There was a loud chorus of ‘yes’.
“Then the first question is, how many of you work together?”
“Three!” came a chorus.
“Why three, lovies?”
“Because two of us can be on the job and the other can take whatever we’ve got.”
“That’s right, dear. What else can Number Three do, pets?”
There was another chorus.
“Keep an eye out for the cops.”
“That’s it, exactly!” enthused Aunty Martha. “Now, what happens if you spot a cop?”
“Get to hell out of it.”
“That’s right, George – get to hell out of it! You never take a chance with the forces of law and order, see? It doesn’t matter how rich the pickings, you run.
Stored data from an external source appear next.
<file path="config.mk">
export PLATFORM = sky130hd
export DESIGN_NAME = points_counter
export DESIGN_NICKNAME = d
export VERILOG_FILES = /design/src/rtl/snake_pkg.sv /design/src/rtl/lfsr16.sv /design/src/rtl/points_counter.sv
export SDC_FILE = /design/constraint.sdc
export NUM_CORES = 1
export LEC_CHECK = 0
export ABC_CLOCK_PERIOD_IN_PS = 7230
export BUFFER_PORTS_ARGS = -buffer_cell sky130_fd_sc_hd__buf_2
export CAP_MARGIN = 40
export CORE_UTILIZATION = 42
export DETAILED_ROUTE_END_ITERATION = 7
export GPL_TIMING_DRIVEN = 0
export MAX_ROUTING_LAYER = met4
export PLACE_DENSITY = 0.68
export SYNTH_ARGS = -nofsm -noshare
export SYNTH_HDL_FRONTEND = slang
export SYNTH_SLANG_ARGS = --single-unit
</file>
<file path="constraint.sdc">
create_clock -name clk -period 7.23 [get_ports clk]
set_input_delay 0.723 -clock clk [delete_from_list [all_inputs] [get_ports clk]]
set_output_delay 0.723 -clock clk [all_outputs]
set_load 0.02 [all_outputs]
</file>
<file path="src/rtl/snake_pkg.sv">
// Shared definitions for the snake game: FSM states, playfield limits, apple size,
// score width and small geometry helpers used by the points counter and its neighbours.
package snake_pkg;

  typedef enum logic [1:0] {
    StArmed,
    StHit,
    StRespawn,
    StWon
  } state_e;

  localparam int unsigned SCREEN_W    = 1280;
  localparam int unsigned SCREEN_H    = 1024;
  localparam int unsigned APPLE_SIZE  = 32;
  // The apple must fit entirely on screen, and the top band is reserved for the scoreboard.
  localparam int unsigned FIELD_X_MAX = SCREEN_W - APPLE_SIZE;
  localparam int unsigned FIELD_Y_MIN = 2 * APPLE_SIZE;
  localparam int unsigned FIELD_Y_MAX = SCREEN_H - APPLE_SIZE;
  localparam int unsigned POINTS_W    = 6;
  localparam int unsigned COORD_W     = 11;

  // Two boxes of edge `size` overlap when both axis distances are below `size`.
  // Differences are taken as 12-bit signed so no unsigned wrap can fake a hit.
  function automatic logic box_overlap(input logic [COORD_W-1:0] ax,
                                       input logic [COORD_W-1:0] ay,
                                       input logic [COORD_W-1:0] bx,
                                       input logic [COORD_W-1:0] by,
                                       input int unsigned        size);
    logic signed [COORD_W:0] dx;
    logic signed [COORD_W:0] dy;
    logic        [COORD_W:0] adx;
    logic        [COORD_W:0] ady;
    dx  = $signed({1'b0, ax}) - $signed({1'b0, bx});
    dy  = $signed({1'b0, ay}) - $signed({1'b0, by});
    adx = dx[COORD_W] ? $unsigned(-dx) : $unsigned(dx);
    ady = dy[COORD_W] ? $unsigned(-dy) : $unsigned(dy);
    return (32'(adx) < size) && (32'(ady) < size);
  endfunction

  // Legal apple placement region inside the playfield.
  function automatic logic in_field(input logic [COORD_W-1:0] x,
                                    input logic [COORD_W-1:0] y);
    return (32'(x) <= FIELD_X_MAX) && (32'(y) >= FIELD_Y_MIN) && (32'(y) <= FIELD_Y_MAX);
  endfunction

endpackage

</file>
<file path="src/rtl/lfsr16.sv">
// Free-running 16-bit Galois LFSR (taps 16'hB400), loaded with `seed` on reset.
module lfsr16 (
  input  logic        clk,
  input  logic        rst,
  input  logic [15:0] seed,
  output logic [15:0] q
);

  logic [15:0] lfsr_q;
  logic [15:0] lfsr_d;

  // Shift right, folding the dropped bit back in through the tap mask.
  always_comb begin
    lfsr_d = {1'b0, lfsr_q[15:1]} ^ (lfsr_q[0] ? 16'hB400 : 16'h0000);
  end

  // State register with synchronous reload of the seed.
  always_ff @(posedge clk) begin
    if (rst) begin
      lfsr_q <= seed;
    end else begin
      lfsr_q <= lfsr_d;
    end
  end

  assign q = lfsr_q;

endmodule

</file>
<file path="src/rtl/points_counter.sv">
// Score keeper for the snake game: detects the head eating the apple once per frame,
// counts points up to a win threshold and respawns the apple at a pseudo-random spot.
module points_counter #(
  parameter int unsigned MAX_POINTS   = 16,
  parameter int unsigned APPLE_SIZE   = snake_pkg::APPLE_SIZE,
  parameter int unsigned APPLE_INIT_X = 640,
  parameter int unsigned APPLE_INIT_Y = 512,
  parameter logic [15:0] LFSR_SEED    = 16'hACE1
) (
  input  logic                             clk,
  input  logic                             rst,
  input  logic                             game_en,
  input  logic                             frame_tick,
  input  logic [snake_pkg::COORD_W-1:0]    head_x,
  input  logic [snake_pkg::COORD_W-1:0]    head_y,
  output logic [snake_pkg::COORD_W-1:0]    apple_x,
  output logic [snake_pkg::COORD_W-1:0]    apple_y,
  output logic [snake_pkg::POINTS_W-1:0]   points,
  output logic                             eat_pulse,
  output logic                             game_won
);

  import snake_pkg::*;

  localparam int unsigned             MaxRetries = 16;
  localparam logic [POINTS_W-1:0]     MaxPts     = POINTS_W'(MAX_POINTS);
  localparam logic [COORD_W-1:0]      InitX      = COORD_W'(APPLE_INIT_X);
  localparam logic [COORD_W-1:0]      InitY      = COORD_W'(APPLE_INIT_Y);
  localparam logic [3:0]              LastRetry  = 4'(MaxRetries - 1);

  state_e              state_q, state_d;
  logic [POINTS_W-1:0] points_q, points_d;
  logic                eat_q, eat_d;
  logic                won_q, won_d;
  logic [COORD_W-1:0]  apple_x_q, apple_x_d;
  logic [COORD_W-1:0]  apple_y_q, apple_y_d;
  logic [3:0]          retry_q, retry_d;

  logic [15:0]         lfsr_val;
  logic [COORD_W-1:0]  cand_x;
  logic [COORD_W-1:0]  cand_y;
  logic                head_on_apple;
  logic                cand_ok;
  logic [POINTS_W-1:0] points_inc;

  lfsr16 u_lfsr (
    .clk  (clk),
    .rst  (rst),
    .seed (LFSR_SEED),
    .q    (lfsr_val)
  );

  // Candidate position and acceptance tests derived from the current LFSR state.
  always_comb begin
    cand_x        = lfsr_val[10:0];
    cand_y        = {1'b0, lfsr_val[15:6]};
    head_on_apple = box_overlap(head_x, head_y, apple_x_q, apple_y_q, APPLE_SIZE);
    cand_ok       = in_field(cand_x, cand_y) &&
                    !box_overlap(head_x, head_y, cand_x, cand_y, APPLE_SIZE);
    points_inc    = (points_q >= MaxPts) ? points_q : points_q + 1'b1;
  end

  // Next-state and registered-output logic for the eat / respawn FSM.
  always_comb begin
    state_d   = state_q;
    points_d  = points_q;
    eat_d     = 1'b0;
    won_d     = won_q;
    apple_x_d = apple_x_q;
    apple_y_d = apple_y_q;
    retry_d   = retry_q;
    unique case (state_q)
      StArmed: begin
        if (frame_tick && game_en && head_on_apple) begin
          state_d = StHit;
        end
      end
      StHit: begin
        points_d = points_inc;
        eat_d    = 1'b1;
        retry_d  = '0;
        if (points_inc == MaxPts) begin
          state_d = StWon;
          won_d   = 1'b1;
        end else begin
          state_d = StRespawn;
        end
      end
      StRespawn: begin
        if (cand_ok) begin
          apple_x_d = cand_x;
          apple_y_d = cand_y;
          retry_d   = '0;
          state_d   = StArmed;
        end else if (retry_q == LastRetry) begin
          // Give up on random placement; the fallback spot skips the head check.
          apple_x_d = InitX;
          apple_y_d = InitY;
          retry_d   = '0;
          state_d   = StArmed;
        end else begin
          retry_d = retry_q + 4'd1;
        end
      end
      StWon: begin
        state_d = StWon;
      end
      default: begin
        state_d = StArmed;
      end
    endcase
  end

  // State registers; reset wins over every in-flight event.
  always_ff @(posedge clk) begin
    if (rst) begin
      state_q   <= StArmed;
      points_q  <= '0;
      eat_q     <= 1'b0;
      won_q     <= 1'b0;
      apple_x_q <= InitX;
      apple_y_q <= InitY;
      retry_q   <= '0;
    end else begin
      state_q   <= state_d;
      points_q  <= points_d;
      eat_q     <= eat_d;
      won_q     <= won_d;
      apple_x_q <= apple_x_d;
      apple_y_q <= apple_y_d;
      retry_q   <= retry_d;
    end
  end

  assign apple_x   = apple_x_q;
  assign apple_y   = apple_y_q;
  assign points    = points_q;
  assign eat_pulse = eat_q;
  assign game_won  = won_q;

endmodule
</file>
# ---- Word-level counts from Yosys, hierarchy flattened
# Index checks and enable logic that the tools add are counted.
dict set report word_totals {
  out_inout_bits 30
  elab_cells 67
  in_bits 26
  register_bits 52
}
dict set report classes {
  order_cmp 8
  eq_ne 7
  n_bitwise 1
  addsub 10
  n_reduce_logical 14
  muxes 19
}
# op count
set ops {}
lappend ops {{$lt 12x6->1 const B} 4}
lappend ops {{$mux 12} 4}
lappend ops {{$neg 12->12} 4}
lappend ops {{$mux 11} 4}
lappend ops {{$sub 11x11->12} 3}
lappend ops {{$mux 16} 1}
lappend ops {{$xor 15x16->16} 1}
lappend ops {{$sub 11x10->12} 1}
lappend ops {{$le 11x11->1 const B} 1}
lappend ops {{$ge 10x7->1 const B} 1}
lappend ops {{$le 10x10->1 const B} 1}
lappend ops {{$mux 4} 2}
lappend ops {{$pmux 2 s4} 1}
lappend ops {{$pmux 4 s2} 1}
lappend ops {{$logic_and 1x1->1} 7}
lappend ops {{$add 6x1->6 const B} 1}
lappend ops {{$eq 6x5->1 const B} 1}
lappend ops {{$ge 6x5->1 const B} 1}
lappend ops {{$mux 2} 3}
lappend ops {{$mux 6} 1}
lappend ops {{$reduce_and 2->1} 3}
lappend ops {{$add 4x1->4 const B} 1}
lappend ops {{$eq 2x2->1 const B} 2}
lappend ops {{$eq 4x4->1 const B} 1}
lappend ops {{7 further kinds} 9}

# ---- Logic depth before layout (Yosys ltp)
# Gate-level depths: netlist of run 1.
dict set report logic_depth {
  word_depth 9
  ltp_mapped 15
  ltp_nobuf 13
}

# ---- Hierarchy
# Synthesis of run 1 repeated with hierarchy kept, for this count alone.
dict set report unflattened {
  hier_cells 565
  area_unflattened_um2 4737.0
}
# module area_per_inst_um2 seq_area_each_um2 instances cells_each
set by_module_without_submodules {}
lappend by_module_without_submodules {points_counter 4176.5 640.6 1 525}
lappend by_module_without_submodules {lfsr16 560.5 320.3 1 40}

# ---- Worst setup path after synthesis of run 1
# OpenSTA, ideal clock, no wires.
dict set report synth_path {
  path_kind {input port to flip-flop}
  startpoint {input head_y[0] in the netlist's numbering}
  endpoint {register state_q[1]}
  setup_ps 70
  slack_ps 3547
  stages 13
  arrival_time_ps 3613
  cell_sequence {inv_1 > ha_1 > fa_1 > nand2b_1 > a21o_1 > nand2_1 > a31oi_1 > xnor2_1 > nor4b_1 > a2111o_1 > o41a_1 > or4_1 > a21oi_1}
}
dict set report synth_between {
  elab_chain_cells 9
  word_cells_on_any_way 18
  cone_classes {add/sub: 4; order compare: 2; eq/ne: 2; mux: 4; reduce/logical: 6}
}
# element line_no
set synth_rtl {}
lappend synth_rtl {{from (decl)} points_counter.sv:15} ;# input logic [snake_pkg::COORD_W-1:0] head_y,
lappend synth_rtl {{$sub 11x10->12} snake_pkg.sv:34} ;# dy = $signed({1'b0, ay}) - $signed({1'b0, by});
lappend synth_rtl {{$neg 12->12} snake_pkg.sv:36} ;# ady = dy[COORD_W] ? $unsigned(-dy) : $unsigned(dy);
lappend synth_rtl {{$mux 12} snake_pkg.sv:36}
lappend synth_rtl {{$lt 12x6->1} snake_pkg.sv:37} ;# return (32'(adx) < size) && (32'(ady) < size);
lappend synth_rtl {{$logic_and 1x1->1} snake_pkg.sv:37}
lappend synth_rtl {{$logic_not 1->1} points_counter.sv:59} ;# !box_overlap(head_x, head_y, cand_x, cand_y, APPLE_SIZE);
lappend synth_rtl {{$logic_and 1x1->1} points_counter.sv:58} ;# cand_ok = in_field(cand_x, cand_y) &&
lappend synth_rtl {{$mux 2 or $ne 3x3->1 (tied branches)} --}
lappend synth_rtl {{$pmux 2 s4 or $reduce_and 2->1 (tied branches)} --}
lappend synth_rtl {{to (signal assigned)} points_counter.sv:117} ;# state_q <= StArmed;
lappend synth_rtl {{to (signal assigned)} points_counter.sv:125} ;# state_q <= state_d;
lappend synth_rtl {{to (decl)} points_counter.sv:31} ;# state_e state_q, state_d;
# Several ways; a longest one is shown, not always the timed one.
# A chain may end at the register's enable or synchronous reset.

# ---- Final worst setup path of run 1
dict set report layout_path {
  startpoint {input head_x[0] in the netlist's numbering}
  endpoint {register apple_x_q[1] (netlist: apple_x[1])}
}
dict set report layout_between {
  elab_chain_cells 9
  word_cells_on_any_way 10
  cone_classes {add/sub: 2; order compare: 1; mux: 2; reduce/logical: 5}
}
# element line_no
set layout_rtl {}
lappend layout_rtl {{from (decl)} points_counter.sv:14} ;# input logic [snake_pkg::COORD_W-1:0] head_x,
lappend layout_rtl {{$sub 11x11->12 *} snake_pkg.sv:33} ;# dx = $signed({1'b0, ax}) - $signed({1'b0, bx});
lappend layout_rtl {{$neg 12->12} snake_pkg.sv:35} ;# adx = dx[COORD_W] ? $unsigned(-dx) : $unsigned(dx);
lappend layout_rtl {{$mux 12 *} snake_pkg.sv:35}
lappend layout_rtl {{$lt 12x6->1 *} snake_pkg.sv:37}
lappend layout_rtl {{$logic_and 1x1->1 *} snake_pkg.sv:37}
lappend layout_rtl {{$logic_not 1->1 *} points_counter.sv:59}
lappend layout_rtl {{$logic_and 1x1->1 *} points_counter.sv:58}
lappend layout_rtl {{$reduce_bool 2->1 (no source line)} --}
lappend layout_rtl {{$reduce_and 2->1 (no source line)} --}
lappend layout_rtl {{to (signal assigned)} points_counter.sv:121} ;# apple_x_q <= InitX;
lappend layout_rtl {{to (signal assigned)} points_counter.sv:129} ;# apple_x_q <= apple_x_d;
lappend layout_rtl {{to (decl)} points_counter.sv:35} ;# logic [COORD_W-1:0] apple_x_q, apple_x_d;
# Every way passes the cells marked *; elsewhere a longest branch is shown, timed or not.

==> impl_results.md, run 1 <==
- FMAX: 0.234 GHz
- #FFs+latches synth: 48
- CTS resizes: 0
- Post-layout instance area: about 0.0051 sq mm
- Die Area: 0.0113 sq mm
- Setup crit start: head_x[0]
- Drt wl/cell: 15.5 um
- R2R depth: 14
- Critical path fanouts, max: 10
- Worst-Margin Slew: 838 ps
- Nature of the critical path endpoint: flip-flop
- Post-DR vias/cell: 5.81
- Die Y: roughly 110 um
- Initial antenna violation count: 0
- All-Layer GR Usage: 22.8%
- Vias in the first global route: 4321
- Total iterations of the first detailed-routing run: 4
- Clock Tree Buf Depth: 2
- Syn Inst Count: 581
- Fin nets: a little over 700
- Chip Width: 106 um
- TNS Setup: 0 ps
- XOR/XNOR Fraction of Synth Area: 4.60%
- CTS tree: built
- Internal power: approximately 520 uW
- Max-slew violation total from the final report: 0
- Cell Area, Synth: 0.00457 sq mm
- Overflow left after global routing: 0
- Initial core utilization: 43.9%
- Max_slew headroom: between 40% and 50%
- Post-Route Utilization: slightly below 50%
- Multi-input gate area: 0.00333 sq mm
- P_sw: 262 uW
- Switching power share of the total: 33.5%
- IO buf count: 54
- Max rail drop VDD: 0.000107 V
- Worst min path class: flip-flop to flip-flop
- Period utilisation layout: 59.2%
- Rows: 37
- Worst setup SP type: input pin
- Worst Path Arrival: 4520 ps
- Overall power: between 700 and 800 uW
- Post-synthesis adder-cell area fraction: 15.2%
- First-pass GRT wire length: 20500 um
- Critical path class: input pin to flip-flop
- Fillers: 1024
- Final setup fails: 0
- Synth cell types: 74
- H-tree levels: 2
- Seq/Total Area, Yosys: between 20% and 30%
- Leakage: 0.00221 uW
- Power Density: 152 mW/mm^2
- RR Endpoint: apple_x[1]$_SDFFE_PP0P_
- Critical Path RT: between 7000 and 8000 ps
- Hold Fails Final Rpt: 0
- Reg-to-reg slack, setup: 3000 ps
- Dpl cell area: around 0.005 sq mm
- Top cells by count, synth: 62 x nor2_1, 51 x inv_1, 49 x ha_1, 48 x dfxtp_1, 32 x nand2_1
- DRC: 0
- Postcts setup bufs: 0
- Ant diodes: 0
- Worst skew pair latency: 300 ps
- Post-route minimum period: between 4000 and 5000 ps
- Multiplexer area fraction after synthesis: 1.97%
- Sequential power share: 36.2%
- Final WL: between 10000 and 15000 um
- RSZ-0062 raised after global routing: false
- Antenna Violating Nets Remaining: 0
- Max_cap viols: 0
- Area taken by flip-flops and latches: about 960 sq um
- Top-count cell post-synth: nor2_1
- Dpl ws: between 2000 and 3000 ps
- Compound-Gate Fraction of Synth Area: 24.2%
- CTS buffer count: 5
- Logic pwr share: roughly a third
- Outcome: finished, final reports clean
- Crit path to: apple_x[1]$_SDFFE_PP0P_
- Largest net degree at the start of global routing: 17
- RePlAce Congestion: between 0.9 and 1
- Share of layout cells above drive strength 1: between 10% and 20%
- Clk sinks: 48
- Synth area leaders: dfxtp_1 21%, ha_1 13%, nor2_1 5.1%, inv_1 4.2%, a21oi_1 3.4%
- Post-detail-place hpwl: 9710 um
- Syn-to-layout area delta: 12.7%
- DR iter-0 viols: 284
- Number of flops mapped to enable cells by yosys: 0
- YS warnings: 0
- Core area: roughly 0.010 sq mm
- Synth Area in Simple Gates: a little over a quarter
- Via count: 4531
- Post-synth ARST share: 0%
- Critical R2R Launch: u_lfsr.q[7]$_SDFF_PP1_
- Yosys top cell by area: dfxtp_1
- Clock power share: 29.9%
- CTS root buf: clkbuf_8
- Main combinational cell family by area after synthesis: simple AND/OR/NAND/NOR gates
- Post-layout worst setup margin: ~2900 ps
- Io pins: 56
- Worst-path clk slew: 90 ps
- Synth Flop Type: dfxtp_1
- Mean Syn Cell Area: 7.86 sq um
- Synth top area share: about a fifth
- Clock skew: 7.77 ps
- Hold buffer count at CTS: 0
- Syn nets: 660
worst min-delay path by stage:
stage                                  from                      end  cells past startpoint  slack, ps
global placement    retry_q[3]$_SDFFE_PP0P_  retry_q[3]$_SDFFE_PP0P_                      2        450
global route        retry_q[3]$_SDFFE_PP0P_  retry_q[3]$_SDFFE_PP0P_                      2        530
finish              retry_q[3]$_SDFFE_PP0P_  retry_q[3]$_SDFFE_PP0P_                      2        480
CTS                 retry_q[3]$_SDFFE_PP0P_  retry_q[3]$_SDFFE_PP0P_                      2        480
floorplan           retry_q[3]$_SDFFE_PP0P_  retry_q[3]$_SDFFE_PP0P_                      2        440
detailed placement  retry_q[3]$_SDFFE_PP0P_  retry_q[3]$_SDFFE_PP0P_                      2        470
flip-flops by register name, summed over array words and instances, names as in the netlist:
| register | flops |
|---|---|
| state_q | 2 |
| retry_q | 4 |
| points | 6 |
| eat_pulse | 1 |
| u_lfsr.q | 16 |
| game_won | 1 |
| apple_y | 8 |
| apple_x | 10 |
power groups by stage:
stage / Sequential (uW) / Combinational, uW / Clock, uW
floorplan: 288 / 199 / 0
global placement: 289 / 251 / 0
detailed placement: 290 / 259 / 0
CTS: 283 / 261 / 236
global route: 285 / 297 / 249
finish: 284 / 265 / 234
stage by stage:
step / hold slack [ps] / cells
2_1_floorplan: 441 / 581
3_3_place_gp: 451 / 771
3_5_place_dp: 465 / 772
4_1_cts: 481 / 780
5_1_grt: 525 / 780
6_report: 483 / 780
cell families after synthesis:
| kind of cell | count (synthesis) |
|---|---|
| xor+xnor | 24 |
| buf+inv | 70 |
| fa+ha+maj | 53 |
| simple gates | 223 |
| flops | 48 |
| mux | 9 |
| compound gates | 153 |
| other cells | 1 |
cell usage in the layout (no fill, tap or decap), types with 5 or more instances in the layout:
cell	count
nor2b_1	11
nand2_1	32
a21o_1	12
nor4_1	9
xnor2_1	13
buf_2	57
a22oi_1	18
clkbuf_1	12
inv_1	51
xor2_1	11
dfxtp_1	48
nor2_1	62
a31oi_1	7
nor3_1	11
mux2i_1	9
nor4b_1	5
nand4_1	7
ha_1	49
a211oi_1	10
nand3b_1	5
or2_2	7
clkbuf_8	5
o21ai_0	17
a21oi_1	31
nand3_1	18
o211ai_1	8
nand2b_1	18
worst max-delay path: stages:
cell,delay (ps)
buf_2,70
inv_1,50
ha_1,220
fa_1,390
nand2b_1,230
a2111oi_0,420
buf_1,200
a211oi_1,100
and4_1,230
o211ai_1,170
a32oi_1,280
a21oi_1,740
clkbuf_1,450
a22oi_1,120
nor2_1,120
cell type report:
class / count / share of cell area, %
clock inverters: 3 / 1.34
well taps: 136 / 3.30
multi-input cells: 463 / 64.6
flip-flops and latches: 48 / 18.7
repair buffers: 55 / 5.32
clock buffers: 5 / 1.34
plain buffers: 19 / 1.75
inverters: 51 / 3.72
per-layer routing:
| metal | track usage [%] | up-vias | part of all wire [%] |
|---|---|---|---|
| met5 | - | - | 0 |
| met4 | 4.37 | 0 | 1.3 |
| met3 | 2.58 | 17 | 4.6 |
| met2 | 37.2 | 130 | 46 |
| met1 | 30.5 | 2119 | 48 |
| li1 | - | 2265 | - |
Power figures use the tool's default switching activity.
==> run 2, diff against run 1 <==
- ABC_CLOCK_PERIOD_IN_PS: 7230 -> 4380
- clock period: 7.23 -> 4.38 ns (I/O delays scaled with it)
==> run 2 against run 1 <==
Non-clock buffer count did not move. Global-route usage did not move. Cell count did not move. Sequential share of layout area fell by 0.059 points. Core utilization rose by 0.16 points. First-iteration DRC count fell by 1.1%. Sequential power rose by 65%. Combinational power rose by 66%. Register-to-register slack got worse by 2600 ps. Critical endpoint unchanged. Largest cell class unchanged. Largest power group unchanged. Highest routed layer unchanged.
You can’t get many pickings in—”
“Jail!” one cried.
“Prison,” called a girl.
“The lock-up,” said a third.
“The hoosegow,” squeaked a boy.
They were all laughing happily; they continued to laugh, and even Martha Triggett kept bursting out with hearty laughter, but at long last she sobered.
“Now there’s another thing. We’ll have a car in two different car parks, and you’ll each have a key to the boots – both boots. When you want to get rid of some of your ill-gotten gains, go and dump them in one car or the other. You needn’t worry after that, I’ll see the cars are driven away when the time comes.
She paused giving them time to absorb all this.
“That’s for next week, not tomorrow,” she went on at last. “Tomorrow’s Monday – you can get a lot of practice in. Just mix among the shoppers in the High Street, and in the market – but keep out of the stores and supermarkets: they’ve got electronic eyes. You know you must get rid of the stuff quick, don’t you? . . . Could be a car boot, or a shop, or a van, wherever you’re told. The important thing is to be quick, every time. And if you think you’re being watched, scram! I’ll clear the stuff – you don’t have to worry about that. First share out, next Sunday. You’ll get equal shares, everyone shares and shares alike in Aunty Martha’s cooperative!”